What makes you nervous?
What makes me nervous is wondering whether I’m spending too much time behind the camera and not enough time simply living in the moment. This poem captures that quiet tension I feel as a photographer—always chasing the perfect shot while the real experience slips quietly by.
Between the Wave and the Frame
The wave curls in without announcement,
gray-green muscle rolling under a sky bruised with rain,
and for once the hands stay empty—no glass rectangle raised,
no thumb hovering to freeze the curl before it breaks.
Just the cold slap on bare ankles, the roar filling the chest
like breath held too long, released only when the foam hisses back.
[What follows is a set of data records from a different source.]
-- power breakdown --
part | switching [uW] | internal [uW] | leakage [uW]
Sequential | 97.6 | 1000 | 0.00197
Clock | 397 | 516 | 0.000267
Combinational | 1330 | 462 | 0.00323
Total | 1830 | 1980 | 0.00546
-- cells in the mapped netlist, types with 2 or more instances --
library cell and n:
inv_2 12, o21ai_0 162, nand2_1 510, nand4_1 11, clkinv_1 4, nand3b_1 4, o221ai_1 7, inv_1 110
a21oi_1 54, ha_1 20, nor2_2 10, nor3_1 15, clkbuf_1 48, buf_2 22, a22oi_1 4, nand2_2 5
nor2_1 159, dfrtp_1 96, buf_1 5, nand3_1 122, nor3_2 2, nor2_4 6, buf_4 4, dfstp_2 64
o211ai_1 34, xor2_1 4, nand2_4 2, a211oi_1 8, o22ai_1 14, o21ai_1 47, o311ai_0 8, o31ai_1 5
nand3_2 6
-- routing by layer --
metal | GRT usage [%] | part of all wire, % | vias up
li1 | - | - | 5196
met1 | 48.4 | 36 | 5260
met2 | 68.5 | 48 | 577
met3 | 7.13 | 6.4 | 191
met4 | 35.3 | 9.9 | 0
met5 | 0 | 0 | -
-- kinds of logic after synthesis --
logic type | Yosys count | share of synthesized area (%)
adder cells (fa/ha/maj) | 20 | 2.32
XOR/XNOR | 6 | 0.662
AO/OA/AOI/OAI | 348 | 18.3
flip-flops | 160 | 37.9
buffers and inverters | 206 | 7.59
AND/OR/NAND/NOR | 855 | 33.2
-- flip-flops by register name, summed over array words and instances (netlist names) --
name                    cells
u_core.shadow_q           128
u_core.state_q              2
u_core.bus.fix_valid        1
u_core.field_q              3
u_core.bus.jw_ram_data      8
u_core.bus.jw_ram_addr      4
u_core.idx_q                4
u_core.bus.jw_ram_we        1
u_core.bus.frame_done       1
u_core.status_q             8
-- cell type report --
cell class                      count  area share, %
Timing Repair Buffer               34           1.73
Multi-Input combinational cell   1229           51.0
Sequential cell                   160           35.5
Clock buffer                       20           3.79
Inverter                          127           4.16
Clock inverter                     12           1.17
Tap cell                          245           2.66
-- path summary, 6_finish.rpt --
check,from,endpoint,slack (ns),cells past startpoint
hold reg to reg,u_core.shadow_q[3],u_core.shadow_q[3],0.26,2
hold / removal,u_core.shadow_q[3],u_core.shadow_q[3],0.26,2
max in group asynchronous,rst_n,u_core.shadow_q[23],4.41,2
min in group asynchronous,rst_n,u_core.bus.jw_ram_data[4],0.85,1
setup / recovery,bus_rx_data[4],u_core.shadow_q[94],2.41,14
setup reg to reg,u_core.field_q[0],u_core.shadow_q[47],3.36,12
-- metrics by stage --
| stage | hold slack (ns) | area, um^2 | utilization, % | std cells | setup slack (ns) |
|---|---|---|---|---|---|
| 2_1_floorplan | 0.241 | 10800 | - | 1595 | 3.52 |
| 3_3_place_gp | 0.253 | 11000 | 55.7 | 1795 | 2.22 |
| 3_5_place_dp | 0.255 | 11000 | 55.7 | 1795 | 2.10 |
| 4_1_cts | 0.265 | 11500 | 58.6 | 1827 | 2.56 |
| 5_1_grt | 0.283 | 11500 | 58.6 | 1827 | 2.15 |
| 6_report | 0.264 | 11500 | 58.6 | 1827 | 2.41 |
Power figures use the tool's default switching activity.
File: config.mk
export PLATFORM = sky130hd
export DESIGN_NAME = skew_shift_register
export DESIGN_NICKNAME = d
export VERILOG_FILES = /design/src/rtl/skew_shift_register.sv
export SDC_FILE = /design/constraint.sdc
export NUM_CORES = 1
export LEC_CHECK = 0
export ABC_CLOCK_PERIOD_IN_PS = 3000
export CAP_MARGIN = 20
export CORE_MARGIN = 5
export CORE_UTILIZATION = 40
export CTS_BUF_LIST = sky130_fd_sc_hd__clkbuf_16
export CTS_CLUSTER_DIAMETER = 150
export CTS_CLUSTER_SIZE = 24
export DETAILED_ROUTE_END_ITERATION = 8
export MAX_ROUTING_LAYER = met4
export PLACE_DENSITY = 0.72
export REMOVE_ABC_BUFFERS = 1
export SYNTH_ARGS = -nofsm -noshare
export SYNTH_HDL_FRONTEND = slang
export SYNTH_SLANG_ARGS = --single-unit
File: constraint.sdc
create_clock -name i_clk -period 3 [get_ports i_clk]
set_clock_uncertainty 0.1 [all_clocks]
set_input_delay 0.6 -clock i_clk [delete_from_list [all_inputs] [get_ports i_clk]]
set_output_delay 0.6 -clock i_clk [all_outputs]
set_load 0.02 [all_outputs]
File: src/rtl/skew_shift_register.sv
// -----------------------------------------------------------------------------
// skew_shift_register
//
// Column-skewed stimulus register for the compressor partial-product tree of an
// N x N multiplier. There are COLS = 2N-1 independent shift chains. Column i
// has depth d(i) = min(i+1, 2N-1-i), so it always presents the last d(i) bits
// that arrived on src[i]. Bit 0 of every column is the newest bit.
//
// Fill tracking tells a pipelined wrapper when every column holds data accepted
// since the last reset/clear. A free-running shift counter counts accepted
// shifts since reset and is deliberately left alone by clear.
//
// Ports:
//   i_clk        rising-edge clock
//   i_rst        synchronous active-high reset (highest priority)
//   i_en         shift enable; every column shifts in one bit
//   i_clr        synchronous clear of data and fill state (shift count kept)
//   i_src        one new bit per column, i_src[i] enters column i
//   o_col_bits   all column chains packed column-major, column 0 at the LSBs
//   o_col_valid  bit i set once column i is completely filled
//   o_full       every column is valid
//   o_fill_cnt   shifts since last reset/clear, saturating at N
//   o_shift_cnt  accepted shifts since reset, wrapping
// -----------------------------------------------------------------------------
module skew_shift_register #(
    parameter int N     = 14,
    parameter int CNT_W = 16,
    localparam int COLS   = 2 * N - 1,
    localparam int TOT    = N * N,
    localparam int FILL_W = $clog2(N + 1)
) (
    input  logic              i_clk,
    input  logic              i_rst,
    input  logic              i_en,
    input  logic              i_clr,
    input  logic [COLS-1:0]   i_src,
    output logic [TOT-1:0]    o_col_bits,
    output logic [COLS-1:0]   o_col_valid,
    output logic              o_full,
    output logic [FILL_W-1:0] o_fill_cnt,
    output logic [CNT_W-1:0]  o_shift_cnt
);

    // Triangular depth profile: columns grow by one bit up to the centre
    // column N-1 (depth N) and then shrink back down to depth 1.
    function automatic int colDepth(input int idx);
        return (idx < N) ? (idx + 1) : (2 * N - 1 - idx);
    endfunction

    // Bit offset of a column inside the packed output: the sum of the depths
    // of all lower-numbered columns.
    function automatic int colOffset(input int idx);
        int acc;
        acc = 0;
        for (int j = 0; j < idx; j++) begin
            acc += colDepth(j);
        end
        return acc;
    endfunction

    localparam logic [FILL_W-1:0] FILL_MAX = FILL_W'(N);

    logic [FILL_W-1:0] r_fill_cnt;
    logic [CNT_W-1:0]  r_shift_cnt;
    logic              w_shift;

    // A shift only happens when neither reset nor clear overrides it.
    assign w_shift = i_en && !i_clr && !i_rst;

    for (genvar c = 0; c < COLS; c++) begin : g_col
        localparam int D   = colDepth(c);
        localparam int OFF = colOffset(c);
        localparam logic [FILL_W-1:0] D_F = FILL_W'(D);

        logic [D-1:0] r_chain;

        // Each column is a plain shift register. Concatenating the new bit
        // below the whole chain and truncating back to D bits drops the
        // oldest bit, and also covers depth-1 columns without a special case.
        always_ff @(posedge i_clk) begin
            if (i_rst || i_clr) begin
                r_chain <= '0;
            end else if (w_shift) begin
                r_chain <= D'({r_chain, i_src[c]});
            end
        end

        assign o_col_bits[OFF +: D] = r_chain;

        // A column is complete once at least D shifts landed since the last
        // reset/clear; the fill counter saturating at N keeps this true.
        assign o_col_valid[c] = (r_fill_cnt >= D_F);
    end

    // Fill counter: counts accepted shifts since reset/clear and stops at N,
    // which is the depth of the deepest (centre) column.
    always_ff @(posedge i_clk) begin
        if (i_rst || i_clr) begin
            r_fill_cnt <= '0;
        end else if (w_shift && (r_fill_cnt != FILL_MAX)) begin
            r_fill_cnt <= r_fill_cnt + 1'b1;
        end
    end

    // Shift counter: free-running modulo 2^CNT_W, cleared only by reset so a
    // clear mid-stream does not lose the running shift total.
    always_ff @(posedge i_clk) begin
        if (i_rst) begin
            r_shift_cnt <= '0;
        end else if (w_shift) begin
            r_shift_cnt <= r_shift_cnt + 1'b1;
        end
    end

    assign o_full      = (r_fill_cnt == FILL_MAX);
    assign o_fill_cnt  = r_fill_cnt;
    assign o_shift_cnt = r_shift_cnt;

endmodule

# Yosys cells after proc, flatten, opt, wreduce, memory -nomap -nowiden
# Index checks and enable logic that the tools add are counted.
[totals]
reg_bits = 216
wordCells = 53
[classes]
addsub = 2
n_lt_le_gt_ge = 14
n_eq_ne = 2
n_reduce_logical = 6
[op_table]
columns = ["op", "n"]
rows = [
  ["greater-or-equal comparator 4 bit (second input constant)", 7],
  ["adder 16 x 1 -> 16 bit (second input constant)", 1],
  ["greater-or-equal comparator 4 x 3 -> 1 bit (second input constant)", 4],
  ["greater-or-equal comparator 4 x 2 -> 1 bit (second input constant)", 2],
  ["adder 4 x 1 -> 4 bit (second input constant)", 1],
  ["== test 4 bit (second input constant)", 1],
  ["greater-or-equal comparator 4 x 1 -> 1 bit (second input constant)", 1],
  ["!= test 4 bit (second input constant)", 1],
  ["logical AND 1 bit", 3],
  ["zero test 1 bit", 2],
  ["logical OR 1 bit", 1],
]

# Longest topological paths before layout
[logic_depth]
depth_word = 4
ltp_mapped = 5
mapped_depth_nobuf = 5

# Worst setup path after synthesis
# No wires, ideal clock.
[synth_timing]
path_type = "register to output"
from = "reg r_fill_cnt[1] (netlist: o_fill_cnt[1])"
to = "out o_col_valid[14]"
arrival_ns = 1.555
required_time_ns = 2.300
setup_slack_ns = 0.745
path_stages_with_launch = 6
cell_sequence = "dfxtp_1 -> inv_1 -> ha_1 -> nand2b_1 -> nor2b_1 -> buf_4"
[synth_via]
elab_chain_len = 1
[synth_rtl]
columns = ["item", "line_no", "text"]
rows = [
  ["from (decl)", "63", "logic [FILL_W-1:0] r_fill_cnt;"],
  ["from (signal assigned)", "101", "r_fill_cnt <= r_fill_cnt + 1'b1;"],
  ["greater-or-equal comparator 4 bit", "--", ""],
  ["to (decl)", "38", "output logic [COLS-1:0] o_col_valid,"],
]
# Every way passes these cells.

# Worst setup path after layout
[layout_timing]
from = "reg r_fill_cnt[0] (netlist: o_fill_cnt[0])"
to = "out o_col_valid[14]"
[layout_via]
elab_chain_len = 1
[layout_rtl]
columns = ["item", "line_no", "text"]
rows = [
  ["greater-or-equal comparator 4 bit", "92", "assign o_col_valid[c] = (r_fill_cnt >= D_F);"],
]
# Every way passes these cells.

==> qor.yml <==
status:
  outcome: "finished, final reports clean"
worst_hold_path:
  min_path_cells: 2
  worstHoldPathType: "flop to flop"
  min-delay-start: "g_col[6].r_chain[6]"
  holdPathEnd: "g_col[6].r_chain[6]"
critical_path:
  rrSetupSlack_ns: 1.21
  end_kind: "output pin"
  r2r_cells: 5
  timing.rr.start: "o_shift_cnt[0]"
  required_ns: 2.30
  crit_arrival_ns: 2.15
  r2r-end: "o_shift_cnt[12]"
  crit_fanout: 7
  critPathKind: "flop to output pin"
  cp-start-kind: "flop"
routing:
  dr.max_layer_used: "met4"
  dr_wl_met2_mm: 8.527
  drc: 0
  dr.pass1.iters: 5
  drt-met1-wl_mm: 8.912
  ant_nets: 0
  finalWirelength_mm: 19.22
  wire_per_inst_microns: 15.07
  via_per_inst: 4.700
  wl_met3_mm: 1.475
  vias: 5997
  drt_iter0_drc: 195
power:
  leakagePower_nw: 4.517
  power_density_nw_per_um2: 432.6
  peakVddDrop_v: 0.0004493
yosys:
  synth_compound_area_share_pct: 1.151
  synthAdderAreaFrac_pct: 0.7778
  netlist_top_cells_area: "dfxtp_1, mux2i_1, nor2_1, buf_4, clkbuf_1"
  synth_area_per_cell_sq_um: 10.32
  synth-edff-count: 0
  yosys.area_share.simple_pct: 13.97
  synth_cell_types: 36
  synth-xor-area-share_pct: 1.198
  async_flop_share_pct: 0
  ys_warn_count: 0
  synth_top_family_by_area: "multiplexers"
  synth_mux_area_share_pct: 24.92
  netlist_area_sq_um: 8043
  ys_ff_latch: 216
  syn_inst: 779
  ys.flop_type: "dfxtp_1"
  synth_largest_area_cell: "dfxtp_1"
  yosys.area.top_type_share_pct: 53.76
  ys_seq_area_share_pct: 53.76
layout:
  final_common_cell: "clkdlybuf4s50_1"
  antenna_cells: 0
  fin_nets: 1048
  layout_common_cells: "clkdlybuf4s50_1, nor2_1, dfxtp_1"
  syn2layout_area_growth_pct: 40.31
  drive_gt1_share_pct: 3.462
  final_cells: 1276
grt:
  track_usage_pct: 16.08
  grt_max_degree: 91
  grt_overflow: 0
  antenna_found_initial: 0
  grt_pass1_wl_mm: 31.02
  first_global_vias: 5781
cts:
  htree_levels: 1
  cts_root_buf: "clkbuf_16"
  path_clk_slew_ns: 0.09
  clk_latency_ns: 0.46
  cts_tree: "done"
  cts-buffers-inserted: 12
  cts_buffer_depth: 3
  clock_sinks: 216
  cts_setup_buffers: 0
sta:
  fin_crit_ns: 2.847
  period_share_pct: 94.91
  setup_viol: 0
  worst_slack_ns: 0.1527
  finalHoldViolCount: 0
  tns_ns: 0
  slew_violations: 0
  worst_slew_pin_slew_ns: 0.6688
  slew_headroom_pct: 55.41
  rsz0062_at_grt: "no"
  fmax_mhz: 351.2
placed_design:
  dp_slack_ns: 0.4740
  port_buffers: 274
  placed_cells: 1263
  dp_hpwl_mm: 13.43
  gp_congestion: 0.7957
flow_run:
  cap_violations: 0
die:
  dieArea_sq_um: 23040
  die_h_microns: 151.8
  start_util_pct: 40.92
  rows: 51
  core_area_sq_um: 19650
  fp.dieW_microns: 151.8
  num_io_pins: 275
-- final cells by class --
| type | instances | area (sq um) |
|---|---|---|
| tap | 265 | 331.6 |
| timing repair buffer | 284 | 2905 |
| fill | 1795 | 8369 |
| inverter | 4 | 15.01 |
| multi-input combinational | 494 | 3382 |
| clock buffer | 13 | 325.3 |
| sequential | 216 | 4325 |
-- cells by family after synthesis --
kind of cell,count (synthesis)
AO/OA/AOI/OAI,15
XOR/XNOR,11
adder cells (fa/ha/maj),5
buffers and inverters,69
flip-flops,216
multiplexers,200
AND/OR/NAND/NOR,263
-- cell usage after synthesis, types with 2 or more instances --
library cell and count:
nand4_1 6, buf_1 3, mux2_2 2, buf_2 19
clkbuf_1 28, nand3_1 8, or2_2 3, nand2b_1 2
nand2_1 5, a21oi_1 4, o21a_1 3, xnor2_1 5
or3_1 4, o21ai_0 4, inv_1 4, nor2_1 215
buf_4 15, mux2i_1 198, nor4_1 3, nor2b_1 3
nand4bb_1 2, xor2_1 6, a21o_1 3, ha_1 5
dfxtp_1 216, nor3_1 3
-- what timing repair did --
item	in CTS	in global routing
pin swaps	0	0
resized for setup	1	3
endpoints found under the setup margin	2	4
hold buffers	0	0
-- layer usage --
| metal | up-vias | track usage [%] |
|---|---|---|
| li1 | 3046 | - |
| met1 | 2749 | 21.00 |
| met2 | 183 | 24.72 |
| met3 | 19 | 5.481 |
| met4 | 0 | 2.697 |
| met5 | - | - |
-- worst max path at each step --
stage | startpoint | endpoint | slack [ns]
6_report | o_fill_cnt[0] | o_col_valid[14] | 0.15
5_1_grt | o_fill_cnt[0] | o_col_valid[14] | 0.003
3_5_place_dp | o_fill_cnt[1] | o_col_valid[26] | 0.47
3_3_place_gp | o_fill_cnt[1] | o_col_valid[26] | 0.55
2_1_floorplan | i_clr | o_fill_cnt[2] | 0.15
4_1_cts | o_fill_cnt[1] | o_col_valid[26] | 0.08
-- power by group --
part / switching, W / total (W) / internal [W] / leakage (nW)
combinational: 0.000175 / 0.000337 / 0.000162 / 2.61
sequential: 0.0000158 / 0.00290 / 0.00288 / 1.74
clock: 0.000871 / 0.00165 / 0.000775 / 0.160
total: 0.00106 / 0.00488 / 0.00382 / 4.52
-- sequential cells by signal (all words and copies together), names as in the netlist --
signal and count:
o_shift_cnt 16, g_col.r_chain 196, o_fill_cnt 4
-- critical path: stages (launching register included) --
cell and delay (ns):
dfxtp_1 0.45, inv_1 0.12, ha_1 0.21, nand2b_1 0.12
nor2b_1 0.18, clkdlybuf4s50_1 0.62
-- through the flow --
stage	power (W)	hold WS, ns	utilization, %	area [sq um]
floorplan	0.003105	0.4507	-	7719
global placement	0.003305	0.3725	55.72	10950
detailed placement	0.003306	0.3787	55.72	10950
CTS	0.004968	0.4023	57.38	11280
global route	0.005090	0.4252	57.42	11280
finish	0.004882	0.3977	57.42	11280
Note: power is estimated with default switching activity, not from simulation.
`config.mk`:
```
export PLATFORM = sky130hd
export DESIGN_NAME = add_mul_pp_accu_seq
export DESIGN_NICKNAME = d
export VERILOG_FILES = /design/src/rtl/add_mul_pp_accu_seq.sv
export SDC_FILE = /design/constraint.sdc
export NUM_CORES = 1
export LEC_CHECK = 0
export CAP_MARGIN = 20
export CELL_PAD_IN_SITES_DETAIL_PLACEMENT = 1
export CELL_PAD_IN_SITES_GLOBAL_PLACEMENT = 1
export CORE_UTILIZATION = 41
export DETAILED_ROUTE_END_ITERATION = 8
export PLACE_DENSITY = 0.91
export SETUP_SLACK_MARGIN = 0.2
export SLEW_MARGIN = 0
export SYNTH_ARGS = -nofsm -noshare
export SYNTH_HDL_FRONTEND = slang
export SYNTH_SLANG_ARGS = --single-unit
```
`constraint.sdc`:
```
create_clock -name CLK -period 7.2 [get_ports CLK]
set_input_delay 1.44 -clock CLK [delete_from_list [all_inputs] [get_ports CLK]]
set_output_delay 1.44 -clock CLK [all_outputs]
set_load 0.1 [all_outputs]
```
$ cat src/rtl/seg7_reader.sv
// Receive-side monitor for an active-low 7-segment display bus: waits for the
// pattern to settle, decodes every digit to a nibble and offers the word on valid/ready.
module seg7_reader #(
   parameter int NDIG          = 8,
   parameter int STABLE_CYCLES = 4
) (
   input  logic              clock,
   input  logic              reset,
   input  logic [6:0]        segments [0:NDIG-1],
   output logic [4*NDIG-1:0] value,
   output logic [NDIG-1:0]   blank_mask,
   output logic [NDIG-1:0]   error_mask,
   output logic              out_valid,
   input  logic              out_ready
);

   localparam int CW = (STABLE_CYCLES > 1) ? $clog2(STABLE_CYCLES + 1) : 1;
   localparam int IW = (NDIG > 1) ? $clog2(NDIG) : 1;

   typedef enum logic [1:0] {IDLE, SETTLE, SCAN, PRESENT} state_t;

   state_t          state, state_nx;
   logic [6:0]      seg_q [0:NDIG-1];
   logic [6:0]      last  [0:NDIG-1];
   logic [6:0]      snap  [0:NDIG-1];
   logic            first_pending;
   logic [CW-1:0]   stable_cnt;
   logic [IW-1:0]   idx;
   logic            changed, diff_last;
   logic            cnt_clr, cnt_inc, capture, scan_en, accept;
   logic [5:0]      dec;

   // Result layout: {error, blank, nibble}
   function automatic logic [5:0] decode(input logic [6:0] s);
      logic [5:0] r;
      case (s)
         7'h40: r = 6'h00;  7'h79: r = 6'h01;  7'h24: r = 6'h02;  7'h30: r = 6'h03;
         7'h19: r = 6'h04;  7'h12: r = 6'h05;  7'h02: r = 6'h06;  7'h78: r = 6'h07;
         7'h00: r = 6'h08;  7'h10: r = 6'h09;  7'h08: r = 6'h0A;  7'h03: r = 6'h0B;
         7'h46: r = 6'h0C;  7'h21: r = 6'h0D;  7'h06: r = 6'h0E;  7'h0E: r = 6'h0F;
         7'h7F:   r = 6'b01_0000;
         default: r = 6'b10_0000;
      endcase
      return r;
   endfunction

   always_comb begin
      changed   = 1'b0;
      diff_last = 1'b0;
      for (int unsigned i = 0; i < NDIG; i++) begin
         if (segments[i] != seg_q[i]) changed   = 1'b1;
         if (segments[i] != last[i])  diff_last = 1'b1;
      end
   end

   always_comb dec = decode(snap[idx]);

   always_ff @(posedge clock or posedge reset) begin
      if (reset) state <= IDLE;
      else       state <= state_nx;
   end

   always_comb begin
      state_nx = state;
      cnt_clr  = 1'b0;
      cnt_inc  = 1'b0;
      capture  = 1'b0;
      scan_en  = 1'b0;
      accept   = 1'b0;
      case (state)
         IDLE: begin
            if (first_pending || diff_last) begin
               cnt_clr  = 1'b1;
               state_nx = SETTLE;
            end
         end
         SETTLE: begin
            if (changed) begin
               cnt_clr = 1'b1;
            end else if (stable_cnt == CW'(STABLE_CYCLES - 1)) begin
               capture  = 1'b1;
               state_nx = SCAN;
            end else begin
               cnt_inc = 1'b1;
            end
         end
         SCAN: begin
            scan_en = 1'b1;
            if (idx == IW'(NDIG - 1)) state_nx = PRESENT;
         end
         PRESENT: begin
            if (out_ready) begin
               accept   = 1'b1;
               state_nx = IDLE;
            end
         end
         default: state_nx = IDLE;
      endcase
   end

   always_comb out_valid = (state == PRESENT);

   always_ff @(posedge clock or posedge reset) begin
      if (reset) begin
         for (int unsigned i = 0; i < NDIG; i++) begin
            seg_q[i] <= 7'h7F;
            last[i]  <= 7'h7F;
            snap[i]  <= 7'h7F;
         end
         first_pending <= 1'b1;
         stable_cnt    <= '0;
         idx           <= '0;
         value         <= '0;
         blank_mask    <= '0;
         error_mask    <= '0;
      end else begin
         seg_q <= segments;
         if (cnt_clr)      stable_cnt <= '0;
         else if (cnt_inc) stable_cnt <= stable_cnt + 1'b1;
         // Snapshot comes from seg_q, which equals the live bus once it has been stable
         if (capture) begin
            snap <= seg_q;
            idx  <= '0;
         end
         if (scan_en) begin
            idx <= idx + 1'b1;
            for (int unsigned i = 0; i < NDIG; i++) begin
               if (idx == IW'(i)) begin
                  value[4*i +: 4] <= dec[3:0];
                  blank_mask[i]   <= dec[4];
                  error_mask[i]   <= dec[5];
               end
            end
         end
         if (accept) begin
            last          <= snap;
            first_pending <= 1'b0;
         end
      end
   end

endmodule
This is the older way: the body drinks the scene whole,
no filter, no crop, no second screen to mediate the salt sting
or the sudden gull cry slicing through.
The moment lodges deep, unphotographed,
a private archive of texture and ache
that no battery can drain, no algorithm can rank.
Yet later, walking the driftwood scatter,
a different hunger stirs—the wish to hand this wildness
to someone not here, to say look, feel this too,
to bridge the miles with a captured shard of light.
The phone comes out then, small and insistent,
and the world narrows to a viewfinder:
horizon leveled, exposure nudged, the perfect instant
snatched from flux. The shutter clicks like a held breath released,
and something is saved—color, composition, proof of being there—
ready to travel, to spark a distant smile or quiet envy,
to say I was alive in this place, and here is evidence.
Neither triumphs.
The undistracted immersion carves deeper grooves in memory,
raw and multisensory, a living echo that needs no replay button.
But the image, flat and shareable, carries the moment outward,
multiplies its reach, turns solitude into quiet communion.
One keeps the soul fed in silence; the other keeps the soul connected.
To choose one fully is to lose the other’s gift—
the private blaze versus the shared spark—
and so the tension hums, unresolved,
like the tide that pulls in and pulls out forever.
In the end, perhaps the richest days hold both:
a few frames offered to the world,
and many more surrendered wholly to the mind’s unguarded eye.